Sometimes you will see a for loop with a missing condition. That means the condition is always true, so the loop runs without stopping. A better way to write a condition that is always true is to be explicit and use true as the condition. That way, anyone who has to read and maintain your code in the future will understand that you deliberately designed the loop to run forever. Think of it as the equivalent of a comment: “This condition deliberately left blank.”
Postiteration
The last part looks like a statement, even though it lacks the trailing semicolon. In fact, it is not a full statement, but only an expression. The expression is evaluated after the loop body (hence the name postiteration) and before the condition is tested again. You can put anything you want here, or leave it blank. Typically, this part of the for loop controls the iteration, advancing the loop control variable as needed.
How a for Loop Works
The flow of control is as follows:
- The initialization part runs exactly once.
- The condition is tested. If it is false, the loop terminates, and the program continues with the statement that follows the loop body.
- If the condition is true, the loop body executes.
- The postiteration part executes.
- Control jumps to 2.
Your Turn
Now it’s your turn to write a for loop. Listing 7-4 shows a skeleton of a C++ program. Fill in the missing parts to compute the sum of integersfrom 10 to 20, inclusive.
Listing 7-4. Compute Sum of Integers from 10 to 20
#include <iostream>
int main()
{
int sum{0};
// Write the loop here.
std::cout << "Sum of 10 to 20 = " << sum << ' ';
}
Before you test your program, you must first determine how you will know whether the program is correct. In other words, what is the sum of the integers from 10 to 20, inclusive? ________________
Okay, now compile and run your program. What answer does your program produce? ________________ Is your program correct? ________________
Compare your program with that shown in Listing 7-5.
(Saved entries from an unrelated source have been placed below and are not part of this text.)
`src/rtl/lamp_pkg.sv`:
```
// Shared definitions for the lamp chase sequencer and the downstream 4-to-8 lamp decoder.
package lamp_pkg;

    localparam int               LAMP_IDX_W    = 4;
    localparam logic [LAMP_IDX_W-1:0] LAMP_LAST_IDX = 4'd7;
    localparam logic [LAMP_IDX_W-1:0] LAMP_CFG_IDX  = 4'd8;

    typedef enum logic {
        RUN = 1'b0,
        CFG = 1'b1
    } lamp_state_t;

    // Chase arithmetic is mod 8 on the low three bits; index 8 is never stepped into.
    function automatic logic [LAMP_IDX_W-1:0] lamp_step(input logic [2:0] idx,
                                                        input logic       down);
        logic [2:0] low;
        low = down ? (idx - 3'd1) : (idx + 3'd1);
        return {1'b0, low};
    endfunction

endpackage

```
`src/rtl/lamp_tick_gen.sv`:
```
// Chase-rate prescaler: emits a one-cycle tick every CLK_DIV enabled cycles.
module lamp_tick_gen #(
    parameter int CLK_DIV = 25_000_000,
    parameter int DIV_W   = (CLK_DIV > 1) ? $clog2(CLK_DIV) : 1
) (
    input  logic clk,
    input  logic rst,
    input  logic en,
    input  logic clr,
    output logic tick
);

    localparam logic [DIV_W-1:0] CNT_LAST = DIV_W'(CLK_DIV - 1);

    logic [DIV_W-1:0] cnt;

    assign tick = en && (cnt == CNT_LAST);

    always_ff @(posedge clk) begin
        if (rst) begin
            cnt <= '0;
        end else if (clr) begin
            cnt <= '0;
        end else if (en) begin
            cnt <= (cnt == CNT_LAST) ? '0 : cnt + 1'b1;
        end
    end

endmodule

```
`src/rtl/lamp_sequencer.sv`:
```
// Chase-pattern FSM driving the lamp decoder index; parks on index 8 for config display.
// Optional ping-pong stepping is compiled in with `define LAMP_SEQ_BOUNCE_EN.
module lamp_sequencer
    import lamp_pkg::*;
#(
    parameter int CLK_DIV = 25_000_000,
    parameter int DIV_W   = (CLK_DIV > 1) ? $clog2(CLK_DIV) : 1
) (
    input  logic                  clk,
    input  logic                  rst,
    input  logic                  en,
    input  logic                  dir,
    input  logic                  cfg_req,
`ifdef LAMP_SEQ_BOUNCE_EN
    input  logic                  bounce,
`endif
    output logic [LAMP_IDX_W-1:0] state_idx,
    output logic                  step_pulse,
    output logic                  cfg_active
);

    lamp_state_t           state;
    logic [LAMP_IDX_W-1:0] saved_idx;
    logic [LAMP_IDX_W-1:0] next_idx;
    logic                  step_down;
    logic                  tick;
    logic                  tick_en;
    logic                  tick_clr;
`ifdef LAMP_SEQ_BOUNCE_EN
    logic                  bdir;
`endif

    // The prescaler only runs in RUN and is held at zero across the whole config excursion.
    assign tick_en  = en && (state == RUN);
    assign tick_clr = cfg_req || (state == CFG);

    lamp_tick_gen #(
        .CLK_DIV (CLK_DIV),
        .DIV_W   (DIV_W)
    ) u_tick_gen (
        .clk  (clk),
        .rst  (rst),
        .en   (tick_en),
        .clr  (tick_clr),
        .tick (tick)
    );

    always_comb begin
        step_down = dir;
`ifdef LAMP_SEQ_BOUNCE_EN
        if (bounce) begin
            step_down = bdir;
        end
`endif
        next_idx = lamp_step(state_idx[2:0], step_down);
    end

    always_ff @(posedge clk) begin
        if (rst) begin
            state      <= RUN;
            state_idx  <= '0;
            saved_idx  <= '0;
            step_pulse <= 1'b0;
            cfg_active <= 1'b0;
`ifdef LAMP_SEQ_BOUNCE_EN
            bdir       <= 1'b0;
`endif
        end else begin
            step_pulse <= 1'b0;
            case (state)
                RUN: begin
                    // Config request wins over a coincident tick, so the pre-tick index is saved.
                    if (cfg_req) begin
                        saved_idx  <= state_idx;
                        state_idx  <= LAMP_CFG_IDX;
                        cfg_active <= 1'b1;
                        state      <= CFG;
                    end else if (tick) begin
                        state_idx  <= next_idx;
                        step_pulse <= 1'b1;
`ifdef LAMP_SEQ_BOUNCE_EN
                        if (bounce) begin
                            if (next_idx == LAMP_LAST_IDX) begin
                                bdir <= 1'b1;
                            end else if (next_idx == '0) begin
                                bdir <= 1'b0;
                            end
                        end else begin
                            bdir <= dir;
                        end
`endif
                    end
                end
                CFG: begin
                    if (!cfg_req) begin
                        state_idx  <= saved_idx;
                        cfg_active <= 1'b0;
                        state      <= RUN;
                    end
                end
                default: begin
                    state <= RUN;
                end
            endcase
        end
    end

endmodule

```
Listing 7-5. Compute Sum of Integers from 10 to 20 (Completed)
#include <iostream>
int main()
{
int sum{0};
for (int i{10}; i != 21; i = i + 1)
sum = sum + i;
std::cout << "Sum of 10 to 20 = " << sum << ' ';
}
A use of for loops is to format and print tables of information. To accomplish this, you need finer control over output formatting than what you have learned so far. That will be the subject of the next Exploration.